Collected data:
··········

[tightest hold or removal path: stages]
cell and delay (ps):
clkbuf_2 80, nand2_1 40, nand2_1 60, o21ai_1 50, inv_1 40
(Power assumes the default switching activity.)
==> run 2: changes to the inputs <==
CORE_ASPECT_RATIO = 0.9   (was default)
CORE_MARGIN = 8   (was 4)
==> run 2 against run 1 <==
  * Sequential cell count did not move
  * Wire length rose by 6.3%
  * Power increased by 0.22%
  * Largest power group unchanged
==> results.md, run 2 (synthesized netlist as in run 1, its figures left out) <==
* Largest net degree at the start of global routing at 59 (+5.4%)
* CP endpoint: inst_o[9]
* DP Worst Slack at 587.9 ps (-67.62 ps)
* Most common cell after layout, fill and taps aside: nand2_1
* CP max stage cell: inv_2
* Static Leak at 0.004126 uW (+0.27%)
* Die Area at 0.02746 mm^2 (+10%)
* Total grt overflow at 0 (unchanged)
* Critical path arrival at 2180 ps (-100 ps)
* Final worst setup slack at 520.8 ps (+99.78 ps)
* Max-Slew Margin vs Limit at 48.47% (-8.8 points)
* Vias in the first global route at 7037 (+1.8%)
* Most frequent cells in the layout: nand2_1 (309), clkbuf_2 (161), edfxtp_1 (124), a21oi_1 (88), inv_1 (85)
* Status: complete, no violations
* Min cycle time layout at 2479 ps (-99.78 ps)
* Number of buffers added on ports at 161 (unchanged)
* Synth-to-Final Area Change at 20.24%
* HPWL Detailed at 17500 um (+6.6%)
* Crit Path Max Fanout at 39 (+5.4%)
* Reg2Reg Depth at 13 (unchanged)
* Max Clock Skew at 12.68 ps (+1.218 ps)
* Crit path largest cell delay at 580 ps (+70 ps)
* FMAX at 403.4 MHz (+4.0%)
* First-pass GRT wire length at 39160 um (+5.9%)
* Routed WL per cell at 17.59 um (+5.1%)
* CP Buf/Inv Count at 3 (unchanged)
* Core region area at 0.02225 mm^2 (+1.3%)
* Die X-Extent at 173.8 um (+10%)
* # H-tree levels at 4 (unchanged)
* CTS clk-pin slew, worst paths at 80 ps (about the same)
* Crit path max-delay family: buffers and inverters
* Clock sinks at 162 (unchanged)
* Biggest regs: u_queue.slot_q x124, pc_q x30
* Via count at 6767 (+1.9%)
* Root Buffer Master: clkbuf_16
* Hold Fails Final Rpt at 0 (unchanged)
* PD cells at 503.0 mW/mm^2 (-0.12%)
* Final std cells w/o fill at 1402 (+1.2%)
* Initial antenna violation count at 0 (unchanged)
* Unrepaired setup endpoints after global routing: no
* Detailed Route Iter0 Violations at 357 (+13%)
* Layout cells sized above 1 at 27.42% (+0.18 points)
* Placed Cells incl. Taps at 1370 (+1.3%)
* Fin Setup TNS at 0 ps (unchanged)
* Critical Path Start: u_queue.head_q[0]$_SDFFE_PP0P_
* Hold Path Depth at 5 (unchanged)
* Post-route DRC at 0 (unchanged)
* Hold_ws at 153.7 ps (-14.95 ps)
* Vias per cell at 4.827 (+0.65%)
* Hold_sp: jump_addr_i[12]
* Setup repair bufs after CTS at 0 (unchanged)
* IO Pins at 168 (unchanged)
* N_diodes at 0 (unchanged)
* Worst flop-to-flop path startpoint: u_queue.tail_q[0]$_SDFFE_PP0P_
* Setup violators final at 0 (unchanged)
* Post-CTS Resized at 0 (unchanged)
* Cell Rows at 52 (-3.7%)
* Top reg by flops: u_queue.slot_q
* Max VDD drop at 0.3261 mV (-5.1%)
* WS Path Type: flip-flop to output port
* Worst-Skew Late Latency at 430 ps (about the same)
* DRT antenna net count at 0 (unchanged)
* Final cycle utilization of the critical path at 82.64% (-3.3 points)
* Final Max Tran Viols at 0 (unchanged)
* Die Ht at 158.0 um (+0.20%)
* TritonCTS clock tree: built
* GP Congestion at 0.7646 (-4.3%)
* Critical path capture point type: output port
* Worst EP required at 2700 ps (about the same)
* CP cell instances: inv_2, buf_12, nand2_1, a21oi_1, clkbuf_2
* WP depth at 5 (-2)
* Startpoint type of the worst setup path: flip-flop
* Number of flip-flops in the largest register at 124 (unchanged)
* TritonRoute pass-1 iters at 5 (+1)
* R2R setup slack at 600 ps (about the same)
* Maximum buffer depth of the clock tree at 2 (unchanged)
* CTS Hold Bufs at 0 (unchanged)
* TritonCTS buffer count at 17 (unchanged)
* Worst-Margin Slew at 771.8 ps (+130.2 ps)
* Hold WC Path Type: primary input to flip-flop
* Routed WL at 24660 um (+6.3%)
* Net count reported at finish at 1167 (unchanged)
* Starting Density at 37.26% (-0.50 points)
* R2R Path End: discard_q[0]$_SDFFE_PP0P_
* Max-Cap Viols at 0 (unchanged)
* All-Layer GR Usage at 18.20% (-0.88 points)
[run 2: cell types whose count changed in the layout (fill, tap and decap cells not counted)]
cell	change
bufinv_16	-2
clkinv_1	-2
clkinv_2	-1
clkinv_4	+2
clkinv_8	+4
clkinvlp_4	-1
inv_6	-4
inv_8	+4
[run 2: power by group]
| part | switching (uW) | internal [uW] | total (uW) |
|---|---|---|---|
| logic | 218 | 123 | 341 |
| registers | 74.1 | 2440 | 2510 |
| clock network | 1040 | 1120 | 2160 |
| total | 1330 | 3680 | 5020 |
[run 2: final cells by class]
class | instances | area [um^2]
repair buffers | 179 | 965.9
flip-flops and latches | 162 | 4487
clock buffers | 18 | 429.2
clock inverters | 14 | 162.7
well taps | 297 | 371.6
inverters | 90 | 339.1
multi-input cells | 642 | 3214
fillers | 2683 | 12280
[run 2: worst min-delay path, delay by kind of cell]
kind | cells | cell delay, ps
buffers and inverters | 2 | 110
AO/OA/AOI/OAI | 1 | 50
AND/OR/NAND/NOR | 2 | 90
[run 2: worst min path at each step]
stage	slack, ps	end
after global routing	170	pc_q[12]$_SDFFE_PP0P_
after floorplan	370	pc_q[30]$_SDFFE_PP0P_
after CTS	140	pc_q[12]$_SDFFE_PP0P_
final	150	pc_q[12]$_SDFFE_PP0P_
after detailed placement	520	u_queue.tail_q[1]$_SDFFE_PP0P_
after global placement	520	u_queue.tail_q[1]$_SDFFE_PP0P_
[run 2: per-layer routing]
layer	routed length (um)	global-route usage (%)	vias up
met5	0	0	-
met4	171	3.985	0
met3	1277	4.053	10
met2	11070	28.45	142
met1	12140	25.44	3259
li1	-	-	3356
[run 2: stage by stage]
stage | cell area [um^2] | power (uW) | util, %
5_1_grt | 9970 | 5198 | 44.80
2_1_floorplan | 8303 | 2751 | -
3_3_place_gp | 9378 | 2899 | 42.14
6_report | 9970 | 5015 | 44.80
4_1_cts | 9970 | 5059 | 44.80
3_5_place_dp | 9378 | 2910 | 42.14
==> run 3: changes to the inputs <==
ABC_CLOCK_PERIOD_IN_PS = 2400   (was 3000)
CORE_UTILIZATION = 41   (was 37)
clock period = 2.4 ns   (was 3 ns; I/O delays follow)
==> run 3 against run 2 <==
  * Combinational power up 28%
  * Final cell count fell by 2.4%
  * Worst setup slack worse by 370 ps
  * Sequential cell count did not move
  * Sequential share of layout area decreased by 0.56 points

··········

Whenever the word "against" shows up in a line above, copy that line.

==> run 2 against run 1 <==
==> run 3 against run 2 <==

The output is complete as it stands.